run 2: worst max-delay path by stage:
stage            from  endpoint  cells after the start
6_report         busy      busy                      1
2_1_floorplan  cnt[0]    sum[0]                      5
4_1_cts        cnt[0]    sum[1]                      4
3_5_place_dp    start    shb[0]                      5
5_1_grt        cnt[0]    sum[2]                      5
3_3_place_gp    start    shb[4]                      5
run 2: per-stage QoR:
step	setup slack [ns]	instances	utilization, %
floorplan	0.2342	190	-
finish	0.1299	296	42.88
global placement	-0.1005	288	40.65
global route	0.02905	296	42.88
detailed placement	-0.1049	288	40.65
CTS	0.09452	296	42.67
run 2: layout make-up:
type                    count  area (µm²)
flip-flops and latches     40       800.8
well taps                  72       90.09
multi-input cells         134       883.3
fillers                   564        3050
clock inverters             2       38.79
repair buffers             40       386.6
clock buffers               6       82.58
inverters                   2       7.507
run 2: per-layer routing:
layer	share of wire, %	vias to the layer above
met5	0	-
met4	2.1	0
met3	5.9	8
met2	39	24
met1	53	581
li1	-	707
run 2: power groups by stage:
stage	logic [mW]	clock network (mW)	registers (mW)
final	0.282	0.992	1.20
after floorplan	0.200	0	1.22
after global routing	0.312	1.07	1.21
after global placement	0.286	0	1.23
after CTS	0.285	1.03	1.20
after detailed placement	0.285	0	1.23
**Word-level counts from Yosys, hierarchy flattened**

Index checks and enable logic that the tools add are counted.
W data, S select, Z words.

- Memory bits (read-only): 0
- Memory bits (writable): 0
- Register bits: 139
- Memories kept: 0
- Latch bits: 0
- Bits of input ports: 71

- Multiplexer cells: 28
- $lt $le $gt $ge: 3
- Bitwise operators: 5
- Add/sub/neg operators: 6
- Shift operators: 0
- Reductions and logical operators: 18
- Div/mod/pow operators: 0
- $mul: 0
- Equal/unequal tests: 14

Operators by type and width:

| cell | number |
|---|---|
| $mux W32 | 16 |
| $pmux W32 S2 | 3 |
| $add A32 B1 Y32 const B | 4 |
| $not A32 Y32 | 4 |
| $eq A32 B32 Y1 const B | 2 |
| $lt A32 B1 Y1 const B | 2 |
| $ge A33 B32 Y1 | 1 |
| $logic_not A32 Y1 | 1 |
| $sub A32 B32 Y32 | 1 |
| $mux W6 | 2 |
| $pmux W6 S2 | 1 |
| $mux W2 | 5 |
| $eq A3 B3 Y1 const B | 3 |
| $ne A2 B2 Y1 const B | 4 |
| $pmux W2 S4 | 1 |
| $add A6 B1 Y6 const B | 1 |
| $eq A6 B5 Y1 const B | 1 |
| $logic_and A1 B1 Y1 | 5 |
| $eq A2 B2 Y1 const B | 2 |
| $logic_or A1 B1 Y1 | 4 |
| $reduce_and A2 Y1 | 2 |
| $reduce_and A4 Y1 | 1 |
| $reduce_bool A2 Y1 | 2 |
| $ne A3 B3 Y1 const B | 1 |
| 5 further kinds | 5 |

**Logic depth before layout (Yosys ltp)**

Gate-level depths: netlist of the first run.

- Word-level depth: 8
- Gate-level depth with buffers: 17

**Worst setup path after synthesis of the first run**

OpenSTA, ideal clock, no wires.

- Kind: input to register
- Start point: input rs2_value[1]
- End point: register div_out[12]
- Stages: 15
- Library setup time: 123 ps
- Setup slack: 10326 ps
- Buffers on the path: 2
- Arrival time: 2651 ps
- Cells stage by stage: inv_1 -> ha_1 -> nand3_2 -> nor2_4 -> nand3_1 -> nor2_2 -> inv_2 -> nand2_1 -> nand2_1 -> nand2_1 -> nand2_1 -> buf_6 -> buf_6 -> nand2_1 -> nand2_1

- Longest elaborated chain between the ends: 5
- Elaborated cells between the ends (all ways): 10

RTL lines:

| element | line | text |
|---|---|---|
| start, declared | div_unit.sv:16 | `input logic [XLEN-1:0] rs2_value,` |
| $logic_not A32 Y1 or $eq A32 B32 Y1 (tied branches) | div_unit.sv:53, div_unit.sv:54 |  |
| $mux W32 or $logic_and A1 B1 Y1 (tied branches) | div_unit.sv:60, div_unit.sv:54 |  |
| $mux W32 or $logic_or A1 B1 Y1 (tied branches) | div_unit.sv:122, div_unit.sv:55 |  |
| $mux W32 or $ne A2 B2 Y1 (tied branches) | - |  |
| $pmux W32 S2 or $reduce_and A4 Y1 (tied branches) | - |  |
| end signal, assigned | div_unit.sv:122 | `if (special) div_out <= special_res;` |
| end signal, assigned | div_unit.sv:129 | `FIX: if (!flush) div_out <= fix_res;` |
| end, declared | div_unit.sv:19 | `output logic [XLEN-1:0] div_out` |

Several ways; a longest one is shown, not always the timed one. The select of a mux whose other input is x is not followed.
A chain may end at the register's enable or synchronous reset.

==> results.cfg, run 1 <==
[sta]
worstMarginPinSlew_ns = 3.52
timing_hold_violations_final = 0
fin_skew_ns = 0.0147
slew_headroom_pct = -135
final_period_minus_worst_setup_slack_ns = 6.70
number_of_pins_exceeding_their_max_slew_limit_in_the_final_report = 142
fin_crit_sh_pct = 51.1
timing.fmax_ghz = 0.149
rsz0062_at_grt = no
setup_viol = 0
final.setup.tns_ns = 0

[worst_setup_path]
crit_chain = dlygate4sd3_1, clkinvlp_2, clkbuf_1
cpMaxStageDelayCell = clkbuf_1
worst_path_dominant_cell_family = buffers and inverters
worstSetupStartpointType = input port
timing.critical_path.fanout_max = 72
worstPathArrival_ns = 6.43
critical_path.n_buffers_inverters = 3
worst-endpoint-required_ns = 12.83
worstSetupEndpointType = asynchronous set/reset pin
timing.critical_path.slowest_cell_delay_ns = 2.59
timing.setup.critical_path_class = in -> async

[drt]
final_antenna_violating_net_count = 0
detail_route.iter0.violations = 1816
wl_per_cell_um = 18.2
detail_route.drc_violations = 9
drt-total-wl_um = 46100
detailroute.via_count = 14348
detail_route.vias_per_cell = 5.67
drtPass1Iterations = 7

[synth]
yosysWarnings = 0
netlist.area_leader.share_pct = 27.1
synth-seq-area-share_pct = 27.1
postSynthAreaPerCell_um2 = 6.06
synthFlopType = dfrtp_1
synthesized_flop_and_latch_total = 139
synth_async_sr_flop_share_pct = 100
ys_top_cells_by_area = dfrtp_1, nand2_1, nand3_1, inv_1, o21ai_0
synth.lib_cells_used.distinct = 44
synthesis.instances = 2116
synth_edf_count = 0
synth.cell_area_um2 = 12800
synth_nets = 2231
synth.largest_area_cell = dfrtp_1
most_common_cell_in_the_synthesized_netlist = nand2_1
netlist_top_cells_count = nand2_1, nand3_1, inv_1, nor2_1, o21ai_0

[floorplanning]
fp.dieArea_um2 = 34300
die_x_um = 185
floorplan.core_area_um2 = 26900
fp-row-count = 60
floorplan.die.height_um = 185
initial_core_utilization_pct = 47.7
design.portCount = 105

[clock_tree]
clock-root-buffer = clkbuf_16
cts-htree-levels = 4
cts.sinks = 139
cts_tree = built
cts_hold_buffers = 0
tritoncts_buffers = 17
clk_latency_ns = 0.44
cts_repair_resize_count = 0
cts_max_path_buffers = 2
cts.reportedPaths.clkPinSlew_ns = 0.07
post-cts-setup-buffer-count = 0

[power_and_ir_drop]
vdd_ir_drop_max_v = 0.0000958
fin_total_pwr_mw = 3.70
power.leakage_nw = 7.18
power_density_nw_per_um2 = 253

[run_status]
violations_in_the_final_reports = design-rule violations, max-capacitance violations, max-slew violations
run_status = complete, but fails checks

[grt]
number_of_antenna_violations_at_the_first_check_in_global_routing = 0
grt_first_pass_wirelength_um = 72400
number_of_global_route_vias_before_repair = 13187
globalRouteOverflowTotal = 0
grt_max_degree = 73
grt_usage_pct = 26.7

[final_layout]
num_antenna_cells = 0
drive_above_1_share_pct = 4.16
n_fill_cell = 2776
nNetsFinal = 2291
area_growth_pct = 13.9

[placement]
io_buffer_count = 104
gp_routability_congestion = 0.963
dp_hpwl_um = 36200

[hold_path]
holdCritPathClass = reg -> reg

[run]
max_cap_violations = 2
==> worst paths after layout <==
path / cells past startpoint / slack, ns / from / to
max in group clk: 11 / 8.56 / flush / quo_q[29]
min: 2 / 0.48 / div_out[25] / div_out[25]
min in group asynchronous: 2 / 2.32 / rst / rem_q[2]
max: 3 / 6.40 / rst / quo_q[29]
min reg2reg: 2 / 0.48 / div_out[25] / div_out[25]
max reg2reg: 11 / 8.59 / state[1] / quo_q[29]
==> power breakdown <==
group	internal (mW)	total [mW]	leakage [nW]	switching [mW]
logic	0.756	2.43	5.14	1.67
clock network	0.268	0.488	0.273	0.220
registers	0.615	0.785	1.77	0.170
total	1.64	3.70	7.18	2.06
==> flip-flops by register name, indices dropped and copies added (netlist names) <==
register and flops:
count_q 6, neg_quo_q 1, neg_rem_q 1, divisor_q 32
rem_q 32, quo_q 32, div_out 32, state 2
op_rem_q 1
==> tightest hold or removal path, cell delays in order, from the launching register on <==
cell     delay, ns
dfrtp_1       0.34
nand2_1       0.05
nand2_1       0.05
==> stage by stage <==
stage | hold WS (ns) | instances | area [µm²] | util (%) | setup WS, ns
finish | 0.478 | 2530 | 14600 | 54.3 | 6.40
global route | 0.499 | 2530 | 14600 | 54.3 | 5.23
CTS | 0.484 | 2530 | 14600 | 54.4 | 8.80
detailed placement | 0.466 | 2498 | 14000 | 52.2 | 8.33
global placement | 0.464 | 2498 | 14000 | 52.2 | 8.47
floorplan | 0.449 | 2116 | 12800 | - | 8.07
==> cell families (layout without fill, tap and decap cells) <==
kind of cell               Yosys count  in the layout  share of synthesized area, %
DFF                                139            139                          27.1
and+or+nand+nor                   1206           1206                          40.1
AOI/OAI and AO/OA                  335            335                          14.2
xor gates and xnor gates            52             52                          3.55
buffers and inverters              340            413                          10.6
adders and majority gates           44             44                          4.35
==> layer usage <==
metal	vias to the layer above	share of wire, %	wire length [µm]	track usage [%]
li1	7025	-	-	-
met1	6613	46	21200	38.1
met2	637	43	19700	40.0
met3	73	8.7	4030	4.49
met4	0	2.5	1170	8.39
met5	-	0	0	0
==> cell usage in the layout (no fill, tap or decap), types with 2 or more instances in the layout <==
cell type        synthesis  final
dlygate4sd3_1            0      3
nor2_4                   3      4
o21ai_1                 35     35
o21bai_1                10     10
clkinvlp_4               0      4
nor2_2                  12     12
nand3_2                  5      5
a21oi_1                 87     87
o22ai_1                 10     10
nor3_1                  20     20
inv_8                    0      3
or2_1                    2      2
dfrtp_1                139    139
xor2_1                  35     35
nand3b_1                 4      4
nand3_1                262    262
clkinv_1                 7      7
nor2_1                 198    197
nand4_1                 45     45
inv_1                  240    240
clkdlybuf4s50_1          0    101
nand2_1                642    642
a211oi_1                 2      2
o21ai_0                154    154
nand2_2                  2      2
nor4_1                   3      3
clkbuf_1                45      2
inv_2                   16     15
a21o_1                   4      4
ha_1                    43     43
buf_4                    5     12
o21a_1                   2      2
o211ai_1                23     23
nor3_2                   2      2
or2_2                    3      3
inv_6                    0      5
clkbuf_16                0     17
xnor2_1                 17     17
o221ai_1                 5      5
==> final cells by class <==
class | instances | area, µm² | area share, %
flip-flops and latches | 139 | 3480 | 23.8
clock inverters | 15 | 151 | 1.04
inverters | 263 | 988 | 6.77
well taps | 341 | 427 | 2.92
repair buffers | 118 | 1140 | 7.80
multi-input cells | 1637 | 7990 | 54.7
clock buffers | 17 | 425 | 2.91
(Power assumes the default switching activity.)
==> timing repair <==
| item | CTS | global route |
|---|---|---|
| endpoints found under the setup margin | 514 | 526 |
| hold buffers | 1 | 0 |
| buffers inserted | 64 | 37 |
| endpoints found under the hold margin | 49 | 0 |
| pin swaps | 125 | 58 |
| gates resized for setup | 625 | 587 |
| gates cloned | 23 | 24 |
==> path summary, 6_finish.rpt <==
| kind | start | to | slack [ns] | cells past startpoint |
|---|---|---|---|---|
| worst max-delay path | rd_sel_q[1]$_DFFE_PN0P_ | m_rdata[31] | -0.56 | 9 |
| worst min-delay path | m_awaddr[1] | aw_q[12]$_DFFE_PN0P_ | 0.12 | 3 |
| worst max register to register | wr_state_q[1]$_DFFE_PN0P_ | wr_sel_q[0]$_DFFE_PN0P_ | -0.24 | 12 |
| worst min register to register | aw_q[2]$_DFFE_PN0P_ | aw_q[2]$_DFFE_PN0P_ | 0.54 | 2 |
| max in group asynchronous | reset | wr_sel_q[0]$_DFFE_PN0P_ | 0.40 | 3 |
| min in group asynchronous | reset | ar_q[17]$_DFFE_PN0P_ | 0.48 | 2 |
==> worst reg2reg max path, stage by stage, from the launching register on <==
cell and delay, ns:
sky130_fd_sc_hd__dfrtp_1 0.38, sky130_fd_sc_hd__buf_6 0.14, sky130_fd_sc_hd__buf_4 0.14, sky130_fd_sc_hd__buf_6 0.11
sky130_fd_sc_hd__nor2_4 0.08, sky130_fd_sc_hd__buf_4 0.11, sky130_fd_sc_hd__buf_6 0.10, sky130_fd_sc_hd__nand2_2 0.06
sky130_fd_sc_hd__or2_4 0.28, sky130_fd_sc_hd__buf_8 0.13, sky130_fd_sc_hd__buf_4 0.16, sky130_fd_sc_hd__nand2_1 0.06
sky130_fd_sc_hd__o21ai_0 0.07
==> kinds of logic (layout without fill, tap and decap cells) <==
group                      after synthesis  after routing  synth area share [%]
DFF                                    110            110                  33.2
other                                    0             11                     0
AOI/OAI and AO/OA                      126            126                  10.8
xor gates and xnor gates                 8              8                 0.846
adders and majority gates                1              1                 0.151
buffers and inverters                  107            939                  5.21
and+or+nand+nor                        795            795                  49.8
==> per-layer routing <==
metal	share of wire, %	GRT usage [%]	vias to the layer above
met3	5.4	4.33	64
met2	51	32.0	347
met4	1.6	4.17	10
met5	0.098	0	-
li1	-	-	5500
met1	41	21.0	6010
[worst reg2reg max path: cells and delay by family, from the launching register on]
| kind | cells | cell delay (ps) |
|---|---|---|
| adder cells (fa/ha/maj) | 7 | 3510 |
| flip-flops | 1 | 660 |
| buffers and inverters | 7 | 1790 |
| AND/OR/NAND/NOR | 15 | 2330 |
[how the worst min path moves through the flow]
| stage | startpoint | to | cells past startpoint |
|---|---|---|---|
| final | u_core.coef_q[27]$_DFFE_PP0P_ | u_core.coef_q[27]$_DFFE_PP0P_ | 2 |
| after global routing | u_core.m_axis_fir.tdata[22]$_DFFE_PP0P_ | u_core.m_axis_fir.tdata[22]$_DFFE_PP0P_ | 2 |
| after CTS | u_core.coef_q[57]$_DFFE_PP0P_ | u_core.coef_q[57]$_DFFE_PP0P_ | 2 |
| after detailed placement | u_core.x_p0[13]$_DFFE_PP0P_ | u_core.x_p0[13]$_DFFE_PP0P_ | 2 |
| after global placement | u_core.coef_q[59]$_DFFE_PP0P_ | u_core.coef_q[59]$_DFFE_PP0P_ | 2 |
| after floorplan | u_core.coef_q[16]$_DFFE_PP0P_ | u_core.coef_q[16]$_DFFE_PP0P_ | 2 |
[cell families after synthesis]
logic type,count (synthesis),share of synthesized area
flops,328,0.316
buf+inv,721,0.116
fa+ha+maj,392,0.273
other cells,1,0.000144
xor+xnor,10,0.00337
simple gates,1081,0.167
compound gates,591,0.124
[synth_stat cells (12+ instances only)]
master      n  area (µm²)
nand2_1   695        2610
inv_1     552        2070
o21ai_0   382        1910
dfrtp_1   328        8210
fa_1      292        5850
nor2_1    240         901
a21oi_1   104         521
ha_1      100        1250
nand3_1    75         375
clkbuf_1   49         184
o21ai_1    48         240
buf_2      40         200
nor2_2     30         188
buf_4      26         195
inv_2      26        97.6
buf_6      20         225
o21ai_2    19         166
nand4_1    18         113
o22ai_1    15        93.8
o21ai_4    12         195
===== config.mk =====
export PLATFORM = sky130hd
export DESIGN_NAME = i2s_tx
export DESIGN_NICKNAME = d
export VERILOG_FILES = /design/src/rtl/i2s_pkg.sv /design/src/rtl/i2s_bclk_gen.sv /design/src/rtl/i2s_tx.sv
export SDC_FILE = /design/constraint.sdc
export NUM_CORES = 1
export LEC_CHECK = 0
export ABC_AREA = 1
export BUFFER_PORTS_ARGS = -buffer_cell sky130_fd_sc_hd__buf_2
export CORE_ASPECT_RATIO = 1.1
export CORE_MARGIN = 8
export CORE_UTILIZATION = 50
export CTS_CLUSTER_SIZE = 8
export DETAILED_ROUTE_END_ITERATION = 16
export GPL_TIMING_DRIVEN = 0
export PLACE_DENSITY = 0.72
export SETUP_SLACK_MARGIN = 0.05
export SLEW_MARGIN = 20
export SYNTH_ARGS = -nofsm -noshare
export SYNTH_HDL_FRONTEND = slang
export SYNTH_SLANG_ARGS = --single-unit

===== constraint.sdc =====
create_clock -name clk -period 2.5 [get_ports clk]
set_input_delay 0 -clock clk [delete_from_list [all_inputs] [get_ports clk]]
set_output_delay 0 -clock clk [all_outputs]
set_load 0.02 [all_outputs]

===== src/rtl/i2s_pkg.sv =====
// i2s_pkg: shared I2S constants (slot width, WS polarity) and offset-binary MSB fix-up
package i2s_pkg;
  localparam int SLOT_WIDTH = 16;
  localparam logic WS_LEFT = 1'b0;
  localparam logic WS_RIGHT = 1'b1;
  function automatic logic msb_fix(input logic msb, input logic is_signed);
    return is_signed ? msb : ~msb;
  endfunction
endpackage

• _Work instruction_
Referring to the material above, set down exactly the lines between the line with "(Power assumes the" and the line with "cloned | 23 | 24 |", inclusive, and no other lines.

• _Answer to the problem_
(Power assumes the default switching activity.)
==> timing repair <==
| item | CTS | global route |
|---|---|---|
| endpoints found under the setup margin | 514 | 526 |
| hold buffers | 1 | 0 |
| buffers inserted | 64 | 37 |
| endpoints found under the hold margin | 49 | 0 |
| pin swaps | 125 | 58 |
| gates resized for setup | 625 | 587 |
| gates cloned | 23 | 24 |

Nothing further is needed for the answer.